ScaleBiO: Scalable Bilevel Optimization for LLM Data Reweighting
Rui Pan, Dylan Zhang, Hanning Zhang, Xingyuan Pan, Minrui Xu, Jipeng Zhang, Renjie Pi, Xiaoyu Wang, Tong Zhang
TL;DR
ScaleBiO addresses the challenge of learning optimal data-source weights for large-scale LLM training by formulating the problem as bilevel optimization and introducing a scalable, fully first-order minimax approach. The method leverages a memory-efficient, randomized block-coordinate scheme (inspired by LISA) to enable training on models up to ~30B parameters, with a minimax reformulation that yields first-order hypergradients and theoretical convergence guarantees. Empirically, ScaleBiO outperforms strong baselines in instruction following and mathematical reasoning across multiple models and data sources, including a real-world MT-Bench evaluation on about 4.2 million samples from 18 sources. The work demonstrates both practical scalability and theoretical optimality of learned data weights, offering a principled pipeline for data filtering and selection in large-scale LLM fine-tuning, while acknowledging limitations related to pre-training-scale validation and potential multi-objective extensions.
Abstract
Bilevel optimization has shown its utility across various machine learning settings, yet most algorithms in practice require second-order information, making it challenging to scale them up.
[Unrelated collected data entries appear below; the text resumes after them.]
File: config.mk
export PLATFORM = sky130hd
export DESIGN_NAME = mem_stage_flat
export DESIGN_NICKNAME = d
export VERILOG_FILES = /design/src/rtl/mem_stage_pkg.sv /design/src/rtl/mem_stage_if.sv /design/src/rtl/mem_stage_load_align.sv /design/src/rtl/mem_stage.sv /design/src/flat_wrapper.sv
export SDC_FILE = /design/constraint.sdc
export NUM_CORES = 1
export LEC_CHECK = 0
export CAP_MARGIN = 25
export CORE_MARGIN = 3
export CORE_UTILIZATION = 49
export DETAILED_ROUTE_END_ITERATION = 10
export GPL_ROUTABILITY_DRIVEN = 1
export PLACE_DENSITY = 0.84
export SLEW_MARGIN = 20
export SYNTH_ARGS = -nofsm -noshare
export SYNTH_HDL_FRONTEND = slang
export SYNTH_HIERARCHICAL = 1
export SYNTH_SLANG_ARGS = --single-unit
File: constraint.sdc
create_clock -name clk -period 7.23 [get_ports clk]
set_clock_uncertainty 0.1 [all_clocks]
set_input_delay 1.0845 -clock clk [delete_from_list [all_inputs] [get_ports clk]]
set_output_delay 1.0845 -clock clk [all_outputs]
set_load 0.03 [all_outputs]
File: src/rtl/mem_stage_pkg.sv
// mem_stage_pkg: shared bus widths, load size codes and stage state encoding
package mem_stage_pkg;
    localparam int ES_TO_MS_BUS_WD = 74;
    localparam int MS_TO_WS_BUS_WD = 70;
    localparam int MS_FWD_BUS_WD   = 39;

    localparam logic [1:0] LD_B = 2'b00;
    localparam logic [1:0] LD_H = 2'b01;
    localparam logic [1:0] LD_W = 2'b10;

    typedef enum logic [1:0] {
        EMPTY = 2'd0,
        WAIT  = 2'd1,
        READY = 2'd2
    } ms_state_t;
endpackage

File: src/rtl/mem_stage_if.sv
// mem_stage_if: execute/write-back/forward/SRAM-response signals around mem_stage
// master: the stage itself (drives allowin, ws bus, forward bus)
// slave : the surrounding pipeline and data SRAM
interface mem_stage_if;
    import mem_stage_pkg::*;
    logic                       ws_allowin;
    logic                       ms_allowin;
    logic                       es_to_ms_valid;
    logic [ES_TO_MS_BUS_WD-1:0] es_to_ms_bus;
    logic                       ms_to_ws_valid;
    logic [MS_TO_WS_BUS_WD-1:0] ms_to_ws_bus;
    logic [MS_FWD_BUS_WD-1:0]   ms_fwd_bus;
    logic                       data_sram_data_ok;
    logic [31:0]                data_sram_rdata;

    modport master (
        input  ws_allowin, es_to_ms_valid, es_to_ms_bus, data_sram_data_ok, data_sram_rdata,
        output ms_allowin, ms_to_ws_valid, ms_to_ws_bus, ms_fwd_bus
    );
    modport slave (
        output ws_allowin, es_to_ms_valid, es_to_ms_bus, data_sram_data_ok, data_sram_rdata,
        input  ms_allowin, ms_to_ws_valid, ms_to_ws_bus, ms_fwd_bus
    );
endinterface

File: src/rtl/mem_stage_load_align.sv
// load_align: picks byte/half/word out of a 32-bit read word and extends it
// rdata: raw SRAM word, addr: byte offset, ld_op: {unsigned, size[1:0]}, result: extended value
module load_align
    import mem_stage_pkg::*;
(
    input  logic [31:0] rdata,
    input  logic [1:0]  addr,
    input  logic [2:0]  ld_op,
    output logic [31:0] result
);
    logic [7:0]  b;
    logic [15:0] h;
    logic        sx;

    assign b  = rdata[{addr, 3'b000} +: 8];
    assign h  = addr[1] ? rdata[31:16] : rdata[15:0];
    assign sx = ~ld_op[2];
    // size 11 is reserved and falls through to a full word
    assign result = ld_op[1:0] == LD_B ? {{24{b[7] & sx}}, b} :
                    ld_op[1:0] == LD_H ? {{16{h[15] & sx}}, h} : rdata;
endmodule

File: src/rtl/mem_stage.sv
// mem_stage: memory pipeline stage; waits for load data, aligns it, holds result for write-back
// clk/reset: clock and synchronous active-low reset
// io (master): execute handshake in, write-back handshake out, decode forward bus, SRAM response in
module mem_stage
    import mem_stage_pkg::*;
(
    input logic         clk,
    input logic         reset,
    mem_stage_if.master io
);
    ms_state_t                  state;
    logic [ES_TO_MS_BUS_WD-1:0] es_r;
    logic [31:0]                buf_r;
    logic [31:0]                aligned;
    logic [31:0]                final_result;
    logic                       ready_go;
    logic                       held;

    wire [2:0]  ld_op        = es_r[73:71];
    wire        res_from_mem = es_r[70];
    wire        gr_we        = es_r[69];
    wire [4:0]  dest         = es_r[68:64];
    wire [31:0] alu_result   = es_r[63:32];
    wire [31:0] pc           = es_r[31:0];

    assign held     = state != EMPTY;
    assign ready_go = state == READY || (state == WAIT && io.data_sram_data_ok);

    // In WAIT the response goes straight to the aligner; in READY the buffered copy is used
    load_align u_align (
        .rdata  (state == WAIT ? io.data_sram_rdata : buf_r),
        .addr   (alu_result[1:0]),
        .ld_op  (ld_op),
        .result (aligned)
    );

    assign final_result      = res_from_mem ? aligned : alu_result;
    assign io.ms_allowin     = !held || (ready_go && io.ws_allowin);
    assign io.ms_to_ws_valid = ready_go;
    assign io.ms_to_ws_bus   = {gr_we, dest, final_result, pc};
    // dest/result are zeroed when nothing useful is held so the bus reads all-zero when empty
    assign io.ms_fwd_bus     = {held && gr_we,
                                state == WAIT && !io.data_sram_data_ok,
                                held ? dest : 5'd0,
                                ready_go ? final_result : 32'd0};

    always_ff @(posedge clk) begin
        if (!reset) begin
            state <= EMPTY;
            buf_r <= '0;
        end else begin
            if (state == WAIT && io.data_sram_data_ok && !io.ws_allowin)
                buf_r <= io.data_sram_rdata;
            if (io.es_to_ms_valid && io.ms_allowin) begin
                es_r  <= io.es_to_ms_bus;
                state <= io.es_to_ms_bus[70] ? WAIT : READY;
            end else if (ready_go && io.ws_allowin)
                state <= EMPTY;
            else if (state == WAIT && io.data_sram_data_ok)
                state <= READY;
        end
    end
endmodule

File: src/flat_wrapper.sv
// flat-port wrapper written by rule: the top's interface ports become plain ports
module mem_stage_flat import mem_stage_pkg::*;
  (clk, reset, io_ws_allowin, io_es_to_ms_valid, io_es_to_ms_bus, io_data_sram_data_ok, io_data_sram_rdata, io_ms_allowin, io_ms_to_ws_valid, io_ms_to_ws_bus, io_ms_fwd_bus);
  mem_stage_if io_i ();
  input logic clk;
  input logic reset;
  input wire logic [$bits(io_i.ws_allowin)-1:0] io_ws_allowin;
  input wire logic [$bits(io_i.es_to_ms_valid)-1:0] io_es_to_ms_valid;
  input wire logic [$bits(io_i.es_to_ms_bus)-1:0] io_es_to_ms_bus;
  input wire logic [$bits(io_i.data_sram_data_ok)-1:0] io_data_sram_data_ok;
  input wire logic [$bits(io_i.data_sram_rdata)-1:0] io_data_sram_rdata;
  output wire logic [$bits(io_i.ms_allowin)-1:0] io_ms_allowin;
  output wire logic [$bits(io_i.ms_to_ws_valid)-1:0] io_ms_to_ws_valid;
  output wire logic [$bits(io_i.ms_to_ws_bus)-1:0] io_ms_to_ws_bus;
  output wire logic [$bits(io_i.ms_fwd_bus)-1:0] io_ms_fwd_bus;
  assign io_i.ws_allowin = io_ws_allowin;
  assign io_i.es_to_ms_valid = io_es_to_ms_valid;
  assign io_i.es_to_ms_bus = io_es_to_ms_bus;
  assign io_i.data_sram_data_ok = io_data_sram_data_ok;
  assign io_i.data_sram_rdata = io_data_sram_rdata;
  assign io_ms_allowin = io_i.ms_allowin;
  assign io_ms_to_ws_valid = io_i.ms_to_ws_valid;
  assign io_ms_to_ws_bus = io_i.ms_to_ws_bus;
  assign io_ms_fwd_bus = io_i.ms_fwd_bus;
  mem_stage u_core (.clk(clk), .reset(reset), .io(io_i));
endmodule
Only recently, a paradigm of first-order algorithms has emerged in the theoretical literature, capable of effectively addressing bilevel optimization problems. Nevertheless, the practical efficiency of this paradigm remains unverified, particularly in the context of large language models (LLMs). This paper introduces the first scalable instantiation of this paradigm called ScaleBiO, focusing on bilevel optimization for large-scale LLM data reweighting. By combining with a recently proposed memory-efficient training technique called LISA, our novel algorithm allows the paradigm to scale to $\sim$30B-sized LLMs on $8\times$H100 GPUs, marking the first successful application of bilevel optimization under practical scenarios for large-sized LLMs. Empirically, extensive experiments on data reweighting verify the effectiveness of ScaleBiO for different-scaled models, including Llama-3-8B, Gemma-2-9B, Qwen-2-7B, and Qwen-2.5-32B, where bilevel optimization succeeds in instruction-following and math reasoning tasks, outperforming several popular baselines, including uniform sampling, influence-aware data filtering, and reference-model-based sampling methods. Theoretically, ScaleBiO ensures the optimality of the learned data weights, along with a convergence guarantee matching the conventional first-order bilevel optimization paradigm on smooth and strongly convex objectives.